> [Your instructions]
Your job with the data below is to output exactly the lines from the one holding "Cell family with" down to the one holding "1.613 | 43.94 |", both included, and no others.

═══

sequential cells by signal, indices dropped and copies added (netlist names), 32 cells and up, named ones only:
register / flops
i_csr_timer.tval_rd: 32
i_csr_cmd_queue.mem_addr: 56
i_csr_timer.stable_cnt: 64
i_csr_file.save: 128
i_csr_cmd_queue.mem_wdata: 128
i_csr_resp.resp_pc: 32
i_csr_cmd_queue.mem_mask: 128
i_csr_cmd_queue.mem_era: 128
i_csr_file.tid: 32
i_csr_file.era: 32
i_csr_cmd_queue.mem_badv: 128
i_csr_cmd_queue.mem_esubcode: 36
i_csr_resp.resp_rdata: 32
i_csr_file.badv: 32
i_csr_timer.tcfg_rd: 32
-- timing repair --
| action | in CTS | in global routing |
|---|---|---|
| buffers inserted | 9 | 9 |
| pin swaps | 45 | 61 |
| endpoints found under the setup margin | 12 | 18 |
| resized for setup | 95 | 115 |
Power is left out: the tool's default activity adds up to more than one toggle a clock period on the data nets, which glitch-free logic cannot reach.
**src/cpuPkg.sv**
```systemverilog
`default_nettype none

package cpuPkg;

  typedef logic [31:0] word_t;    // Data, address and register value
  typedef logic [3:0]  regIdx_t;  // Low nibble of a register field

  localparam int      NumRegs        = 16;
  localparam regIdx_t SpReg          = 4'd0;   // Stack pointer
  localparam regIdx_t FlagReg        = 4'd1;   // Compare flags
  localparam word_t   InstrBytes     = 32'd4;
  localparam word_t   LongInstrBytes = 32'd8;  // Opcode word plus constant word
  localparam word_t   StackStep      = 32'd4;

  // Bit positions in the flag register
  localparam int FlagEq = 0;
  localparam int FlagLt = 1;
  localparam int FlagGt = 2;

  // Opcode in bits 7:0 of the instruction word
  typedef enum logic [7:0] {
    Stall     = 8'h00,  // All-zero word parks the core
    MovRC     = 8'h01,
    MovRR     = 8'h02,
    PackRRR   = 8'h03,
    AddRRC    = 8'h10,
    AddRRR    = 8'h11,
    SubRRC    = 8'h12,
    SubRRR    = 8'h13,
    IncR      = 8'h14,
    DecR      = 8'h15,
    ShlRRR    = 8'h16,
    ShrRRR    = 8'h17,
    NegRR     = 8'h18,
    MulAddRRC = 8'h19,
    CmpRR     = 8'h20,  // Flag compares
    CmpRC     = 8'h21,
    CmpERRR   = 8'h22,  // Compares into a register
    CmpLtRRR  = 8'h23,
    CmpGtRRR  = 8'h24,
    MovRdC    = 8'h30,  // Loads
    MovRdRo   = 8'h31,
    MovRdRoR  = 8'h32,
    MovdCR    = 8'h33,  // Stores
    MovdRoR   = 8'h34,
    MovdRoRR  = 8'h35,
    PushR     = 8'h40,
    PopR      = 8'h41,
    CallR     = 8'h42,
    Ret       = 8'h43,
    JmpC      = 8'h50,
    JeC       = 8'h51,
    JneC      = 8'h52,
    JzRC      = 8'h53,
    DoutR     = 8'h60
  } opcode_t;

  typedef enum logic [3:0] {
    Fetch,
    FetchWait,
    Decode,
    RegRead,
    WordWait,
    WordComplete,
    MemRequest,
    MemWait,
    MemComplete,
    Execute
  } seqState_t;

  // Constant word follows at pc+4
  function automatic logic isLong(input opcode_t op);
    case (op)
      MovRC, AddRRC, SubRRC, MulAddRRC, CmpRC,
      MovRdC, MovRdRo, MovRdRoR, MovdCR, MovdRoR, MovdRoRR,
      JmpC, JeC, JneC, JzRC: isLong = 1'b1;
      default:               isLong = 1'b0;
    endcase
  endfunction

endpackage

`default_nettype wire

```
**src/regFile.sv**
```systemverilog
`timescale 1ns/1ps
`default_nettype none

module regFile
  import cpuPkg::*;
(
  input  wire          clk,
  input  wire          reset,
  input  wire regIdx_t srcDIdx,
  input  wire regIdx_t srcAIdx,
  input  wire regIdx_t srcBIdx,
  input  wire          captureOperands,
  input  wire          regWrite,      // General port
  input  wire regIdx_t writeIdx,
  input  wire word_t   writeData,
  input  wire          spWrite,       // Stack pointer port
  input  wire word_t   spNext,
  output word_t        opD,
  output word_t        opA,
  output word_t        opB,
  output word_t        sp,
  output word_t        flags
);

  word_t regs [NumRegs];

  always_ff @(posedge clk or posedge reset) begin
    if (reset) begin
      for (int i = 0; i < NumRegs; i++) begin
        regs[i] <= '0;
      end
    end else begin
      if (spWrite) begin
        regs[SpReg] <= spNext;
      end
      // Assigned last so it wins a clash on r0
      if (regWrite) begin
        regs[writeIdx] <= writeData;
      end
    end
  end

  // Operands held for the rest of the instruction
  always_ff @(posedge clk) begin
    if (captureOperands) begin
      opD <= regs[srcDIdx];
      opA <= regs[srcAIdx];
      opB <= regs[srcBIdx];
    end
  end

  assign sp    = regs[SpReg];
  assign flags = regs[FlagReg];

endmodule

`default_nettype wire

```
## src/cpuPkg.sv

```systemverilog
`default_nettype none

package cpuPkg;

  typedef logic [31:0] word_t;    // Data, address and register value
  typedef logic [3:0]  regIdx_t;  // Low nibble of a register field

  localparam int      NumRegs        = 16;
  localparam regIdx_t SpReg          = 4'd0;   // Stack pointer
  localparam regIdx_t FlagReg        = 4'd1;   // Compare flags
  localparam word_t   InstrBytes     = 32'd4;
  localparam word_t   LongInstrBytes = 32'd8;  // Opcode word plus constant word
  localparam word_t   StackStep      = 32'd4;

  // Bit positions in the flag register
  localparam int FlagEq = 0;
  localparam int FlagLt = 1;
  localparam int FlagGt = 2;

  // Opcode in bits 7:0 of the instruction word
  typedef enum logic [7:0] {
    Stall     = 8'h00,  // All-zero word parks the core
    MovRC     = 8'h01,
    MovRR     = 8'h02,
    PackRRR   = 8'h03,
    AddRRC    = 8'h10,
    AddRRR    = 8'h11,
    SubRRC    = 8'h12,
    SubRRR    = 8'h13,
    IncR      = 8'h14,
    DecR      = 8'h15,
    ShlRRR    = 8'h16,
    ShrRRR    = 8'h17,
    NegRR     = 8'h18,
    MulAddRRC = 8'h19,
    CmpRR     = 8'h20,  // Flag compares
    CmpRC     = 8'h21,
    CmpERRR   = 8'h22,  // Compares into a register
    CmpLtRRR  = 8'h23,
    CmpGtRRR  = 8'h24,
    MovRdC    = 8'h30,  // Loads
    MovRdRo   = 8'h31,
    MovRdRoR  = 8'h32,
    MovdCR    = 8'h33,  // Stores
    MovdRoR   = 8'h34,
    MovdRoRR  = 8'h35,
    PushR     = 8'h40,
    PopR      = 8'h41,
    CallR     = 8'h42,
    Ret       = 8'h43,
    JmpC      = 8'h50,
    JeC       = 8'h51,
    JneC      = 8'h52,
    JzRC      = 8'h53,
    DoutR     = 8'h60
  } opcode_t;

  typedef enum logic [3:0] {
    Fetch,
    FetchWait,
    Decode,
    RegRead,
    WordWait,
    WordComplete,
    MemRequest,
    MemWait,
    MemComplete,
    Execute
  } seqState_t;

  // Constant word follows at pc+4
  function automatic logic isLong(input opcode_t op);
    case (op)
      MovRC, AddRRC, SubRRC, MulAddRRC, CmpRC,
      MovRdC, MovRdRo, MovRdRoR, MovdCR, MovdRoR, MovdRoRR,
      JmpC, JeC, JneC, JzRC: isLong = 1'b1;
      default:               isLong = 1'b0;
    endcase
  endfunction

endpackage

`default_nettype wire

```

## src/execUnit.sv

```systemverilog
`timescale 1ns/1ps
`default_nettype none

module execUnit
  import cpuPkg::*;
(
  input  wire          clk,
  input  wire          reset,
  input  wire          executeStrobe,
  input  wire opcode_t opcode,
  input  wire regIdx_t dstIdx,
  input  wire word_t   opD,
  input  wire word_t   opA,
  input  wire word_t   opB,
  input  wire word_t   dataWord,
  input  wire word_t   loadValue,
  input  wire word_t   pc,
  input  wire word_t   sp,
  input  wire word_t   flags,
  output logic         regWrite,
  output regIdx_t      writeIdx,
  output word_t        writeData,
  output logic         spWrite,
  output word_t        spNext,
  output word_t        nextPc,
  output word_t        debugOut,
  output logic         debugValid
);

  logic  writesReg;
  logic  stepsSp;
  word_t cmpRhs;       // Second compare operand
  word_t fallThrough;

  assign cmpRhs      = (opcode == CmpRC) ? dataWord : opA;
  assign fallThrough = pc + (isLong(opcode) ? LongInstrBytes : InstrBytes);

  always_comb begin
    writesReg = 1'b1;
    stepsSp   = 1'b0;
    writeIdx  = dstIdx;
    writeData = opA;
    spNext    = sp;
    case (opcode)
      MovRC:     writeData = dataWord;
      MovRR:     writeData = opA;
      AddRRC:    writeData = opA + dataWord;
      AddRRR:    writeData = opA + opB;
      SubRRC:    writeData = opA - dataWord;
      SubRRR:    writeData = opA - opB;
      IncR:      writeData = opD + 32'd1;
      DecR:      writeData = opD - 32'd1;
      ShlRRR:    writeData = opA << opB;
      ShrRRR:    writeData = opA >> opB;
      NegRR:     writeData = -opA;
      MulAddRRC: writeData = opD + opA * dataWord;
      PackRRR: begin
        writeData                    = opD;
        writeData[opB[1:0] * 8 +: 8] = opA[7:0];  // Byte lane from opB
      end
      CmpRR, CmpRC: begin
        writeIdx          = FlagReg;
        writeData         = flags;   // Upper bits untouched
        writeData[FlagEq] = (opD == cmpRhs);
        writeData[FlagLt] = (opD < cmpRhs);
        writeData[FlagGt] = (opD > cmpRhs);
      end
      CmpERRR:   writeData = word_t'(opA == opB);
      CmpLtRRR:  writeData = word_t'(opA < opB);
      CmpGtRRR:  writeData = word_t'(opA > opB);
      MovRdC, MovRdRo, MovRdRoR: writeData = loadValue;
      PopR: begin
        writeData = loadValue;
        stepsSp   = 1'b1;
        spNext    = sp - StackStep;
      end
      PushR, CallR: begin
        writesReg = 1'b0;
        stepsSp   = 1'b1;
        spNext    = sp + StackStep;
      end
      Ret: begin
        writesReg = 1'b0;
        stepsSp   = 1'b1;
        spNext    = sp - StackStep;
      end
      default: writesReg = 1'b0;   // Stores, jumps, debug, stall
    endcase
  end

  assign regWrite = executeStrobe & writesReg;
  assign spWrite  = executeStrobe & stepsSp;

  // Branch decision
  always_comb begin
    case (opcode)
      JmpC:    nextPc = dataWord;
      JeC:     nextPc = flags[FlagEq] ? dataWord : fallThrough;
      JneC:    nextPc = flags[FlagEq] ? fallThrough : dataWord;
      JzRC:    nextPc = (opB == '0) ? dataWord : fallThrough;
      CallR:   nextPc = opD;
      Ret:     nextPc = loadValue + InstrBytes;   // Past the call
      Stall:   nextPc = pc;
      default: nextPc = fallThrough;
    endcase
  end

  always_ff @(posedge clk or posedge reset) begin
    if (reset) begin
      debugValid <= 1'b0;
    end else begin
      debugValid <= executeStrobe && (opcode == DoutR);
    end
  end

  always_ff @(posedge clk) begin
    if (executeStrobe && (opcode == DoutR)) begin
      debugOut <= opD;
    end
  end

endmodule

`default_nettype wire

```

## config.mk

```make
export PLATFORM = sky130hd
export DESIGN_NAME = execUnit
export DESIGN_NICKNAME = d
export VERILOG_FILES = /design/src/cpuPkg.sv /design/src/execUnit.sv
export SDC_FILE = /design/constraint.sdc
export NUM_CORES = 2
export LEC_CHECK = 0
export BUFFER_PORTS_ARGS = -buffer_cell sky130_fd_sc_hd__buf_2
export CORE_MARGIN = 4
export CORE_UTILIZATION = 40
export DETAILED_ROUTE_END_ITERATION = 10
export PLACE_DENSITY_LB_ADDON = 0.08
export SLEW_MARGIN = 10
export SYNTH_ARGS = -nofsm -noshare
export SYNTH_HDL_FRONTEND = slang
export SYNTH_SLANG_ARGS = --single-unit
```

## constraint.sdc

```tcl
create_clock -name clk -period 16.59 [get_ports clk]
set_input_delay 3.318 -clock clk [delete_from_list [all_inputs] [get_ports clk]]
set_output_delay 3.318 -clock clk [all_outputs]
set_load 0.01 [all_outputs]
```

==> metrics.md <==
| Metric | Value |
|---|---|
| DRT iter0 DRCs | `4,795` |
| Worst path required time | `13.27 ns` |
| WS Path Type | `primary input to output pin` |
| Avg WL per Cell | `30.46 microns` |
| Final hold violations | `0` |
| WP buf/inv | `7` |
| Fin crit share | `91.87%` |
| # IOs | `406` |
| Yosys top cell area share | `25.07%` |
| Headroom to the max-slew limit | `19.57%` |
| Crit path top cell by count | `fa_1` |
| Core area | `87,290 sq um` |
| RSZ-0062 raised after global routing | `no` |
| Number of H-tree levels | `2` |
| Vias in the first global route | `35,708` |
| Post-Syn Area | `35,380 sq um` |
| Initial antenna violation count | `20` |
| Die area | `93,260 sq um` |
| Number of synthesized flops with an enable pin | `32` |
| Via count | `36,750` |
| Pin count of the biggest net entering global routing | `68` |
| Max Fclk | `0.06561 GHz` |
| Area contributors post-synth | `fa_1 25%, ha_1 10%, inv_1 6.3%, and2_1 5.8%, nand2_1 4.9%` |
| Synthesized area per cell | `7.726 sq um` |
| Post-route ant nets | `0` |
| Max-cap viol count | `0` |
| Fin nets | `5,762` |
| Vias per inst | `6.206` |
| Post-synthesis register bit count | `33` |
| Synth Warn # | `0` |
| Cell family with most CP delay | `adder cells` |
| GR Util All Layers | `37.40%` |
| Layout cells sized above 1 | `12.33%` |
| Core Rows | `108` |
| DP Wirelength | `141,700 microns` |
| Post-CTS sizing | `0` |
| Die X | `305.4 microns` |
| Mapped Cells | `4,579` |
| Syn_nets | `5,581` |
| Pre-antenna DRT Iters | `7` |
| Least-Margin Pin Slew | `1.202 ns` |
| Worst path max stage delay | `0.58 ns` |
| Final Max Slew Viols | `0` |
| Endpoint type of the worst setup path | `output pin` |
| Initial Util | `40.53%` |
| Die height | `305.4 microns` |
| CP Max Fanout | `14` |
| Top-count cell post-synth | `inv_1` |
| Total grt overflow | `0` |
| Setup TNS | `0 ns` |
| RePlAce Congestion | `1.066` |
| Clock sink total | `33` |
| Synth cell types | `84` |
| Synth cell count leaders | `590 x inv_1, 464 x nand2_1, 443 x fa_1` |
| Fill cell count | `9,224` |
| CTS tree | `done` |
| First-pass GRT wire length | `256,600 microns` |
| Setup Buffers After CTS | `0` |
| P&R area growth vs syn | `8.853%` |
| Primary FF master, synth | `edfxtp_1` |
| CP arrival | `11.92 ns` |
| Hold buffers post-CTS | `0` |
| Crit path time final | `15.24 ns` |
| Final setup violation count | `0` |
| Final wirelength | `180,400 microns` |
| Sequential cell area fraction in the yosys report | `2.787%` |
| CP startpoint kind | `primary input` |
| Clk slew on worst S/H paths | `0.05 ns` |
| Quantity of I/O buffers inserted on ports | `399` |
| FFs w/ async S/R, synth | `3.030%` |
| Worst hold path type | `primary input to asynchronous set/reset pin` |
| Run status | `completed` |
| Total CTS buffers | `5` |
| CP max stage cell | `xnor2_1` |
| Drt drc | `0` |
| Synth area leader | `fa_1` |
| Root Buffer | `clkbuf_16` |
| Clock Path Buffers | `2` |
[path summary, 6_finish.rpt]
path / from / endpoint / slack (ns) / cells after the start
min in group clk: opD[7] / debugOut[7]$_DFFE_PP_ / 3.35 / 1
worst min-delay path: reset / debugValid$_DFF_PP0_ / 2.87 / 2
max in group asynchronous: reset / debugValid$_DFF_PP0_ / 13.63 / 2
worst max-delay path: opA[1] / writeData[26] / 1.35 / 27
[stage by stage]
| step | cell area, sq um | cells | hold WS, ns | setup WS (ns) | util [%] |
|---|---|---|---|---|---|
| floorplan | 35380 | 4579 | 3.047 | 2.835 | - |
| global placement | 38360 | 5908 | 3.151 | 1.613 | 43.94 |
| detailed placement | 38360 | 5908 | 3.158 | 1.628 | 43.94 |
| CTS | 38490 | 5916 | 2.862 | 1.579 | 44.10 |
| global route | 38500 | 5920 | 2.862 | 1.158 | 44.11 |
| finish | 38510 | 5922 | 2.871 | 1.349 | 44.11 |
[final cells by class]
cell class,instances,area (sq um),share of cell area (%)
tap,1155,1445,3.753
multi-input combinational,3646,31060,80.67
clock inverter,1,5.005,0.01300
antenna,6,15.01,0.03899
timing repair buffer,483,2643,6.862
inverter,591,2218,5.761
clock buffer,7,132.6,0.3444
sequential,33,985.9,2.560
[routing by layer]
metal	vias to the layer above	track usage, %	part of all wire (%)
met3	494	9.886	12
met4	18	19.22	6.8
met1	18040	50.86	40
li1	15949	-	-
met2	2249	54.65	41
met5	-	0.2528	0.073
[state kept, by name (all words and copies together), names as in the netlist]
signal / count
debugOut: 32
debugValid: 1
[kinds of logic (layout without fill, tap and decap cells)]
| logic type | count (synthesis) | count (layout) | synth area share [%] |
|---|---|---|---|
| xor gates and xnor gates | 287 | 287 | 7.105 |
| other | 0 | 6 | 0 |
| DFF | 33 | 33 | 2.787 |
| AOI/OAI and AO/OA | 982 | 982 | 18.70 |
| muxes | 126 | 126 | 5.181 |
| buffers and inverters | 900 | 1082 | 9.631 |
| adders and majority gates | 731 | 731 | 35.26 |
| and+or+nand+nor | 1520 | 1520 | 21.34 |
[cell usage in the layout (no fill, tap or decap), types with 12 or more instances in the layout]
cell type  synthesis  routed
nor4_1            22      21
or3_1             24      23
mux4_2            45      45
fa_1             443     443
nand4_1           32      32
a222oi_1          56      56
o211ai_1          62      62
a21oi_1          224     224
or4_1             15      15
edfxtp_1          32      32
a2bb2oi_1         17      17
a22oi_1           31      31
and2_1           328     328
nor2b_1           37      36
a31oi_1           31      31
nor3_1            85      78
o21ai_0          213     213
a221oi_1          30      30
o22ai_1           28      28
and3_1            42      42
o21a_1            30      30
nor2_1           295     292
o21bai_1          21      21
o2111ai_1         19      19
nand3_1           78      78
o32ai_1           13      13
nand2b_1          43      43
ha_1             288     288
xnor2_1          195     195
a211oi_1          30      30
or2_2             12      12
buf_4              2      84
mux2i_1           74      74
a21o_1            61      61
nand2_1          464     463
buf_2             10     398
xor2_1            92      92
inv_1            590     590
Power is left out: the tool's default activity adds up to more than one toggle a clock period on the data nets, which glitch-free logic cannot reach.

═══

> [Task answer]
| Cell family with most CP delay | `adder cells` |
| GR Util All Layers | `37.40%` |
| Layout cells sized above 1 | `12.33%` |
| Core Rows | `108` |
| DP Wirelength | `141,700 microns` |
| Post-CTS sizing | `0` |
| Die X | `305.4 microns` |
| Mapped Cells | `4,579` |
| Syn_nets | `5,581` |
| Pre-antenna DRT Iters | `7` |
| Least-Margin Pin Slew | `1.202 ns` |
| Worst path max stage delay | `0.58 ns` |
| Final Max Slew Viols | `0` |
| Endpoint type of the worst setup path | `output pin` |
| Initial Util | `40.53%` |
| Die height | `305.4 microns` |
| CP Max Fanout | `14` |
| Top-count cell post-synth | `inv_1` |
| Total grt overflow | `0` |
| Setup TNS | `0 ns` |
| RePlAce Congestion | `1.066` |
| Clock sink total | `33` |
| Synth cell types | `84` |
| Synth cell count leaders | `590 x inv_1, 464 x nand2_1, 443 x fa_1` |
| Fill cell count | `9,224` |
| CTS tree | `done` |
| First-pass GRT wire length | `256,600 microns` |
| Setup Buffers After CTS | `0` |
| P&R area growth vs syn | `8.853%` |
| Primary FF master, synth | `edfxtp_1` |
| CP arrival | `11.92 ns` |
| Hold buffers post-CTS | `0` |
| Crit path time final | `15.24 ns` |
| Final setup violation count | `0` |
| Final wirelength | `180,400 microns` |
| Sequential cell area fraction in the yosys report | `2.787%` |
| CP startpoint kind | `primary input` |
| Clk slew on worst S/H paths | `0.05 ns` |
| Quantity of I/O buffers inserted on ports | `399` |
| FFs w/ async S/R, synth | `3.030%` |
| Worst hold path type | `primary input to asynchronous set/reset pin` |
| Run status | `completed` |
| Total CTS buffers | `5` |
| CP max stage cell | `xnor2_1` |
| Drt drc | `0` |
| Synth area leader | `fa_1` |
| Root Buffer | `clkbuf_16` |
| Clock Path Buffers | `2` |
[path summary, 6_finish.rpt]
path / from / endpoint / slack (ns) / cells after the start
min in group clk: opD[7] / debugOut[7]$_DFFE_PP_ / 3.35 / 1
worst min-delay path: reset / debugValid$_DFF_PP0_ / 2.87 / 2
max in group asynchronous: reset / debugValid$_DFF_PP0_ / 13.63 / 2
worst max-delay path: opA[1] / writeData[26] / 1.35 / 27
[stage by stage]
| step | cell area, sq um | cells | hold WS, ns | setup WS (ns) | util [%] |
|---|---|---|---|---|---|
| floorplan | 35380 | 4579 | 3.047 | 2.835 | - |
| global placement | 38360 | 5908 | 3.151 | 1.613 | 43.94 |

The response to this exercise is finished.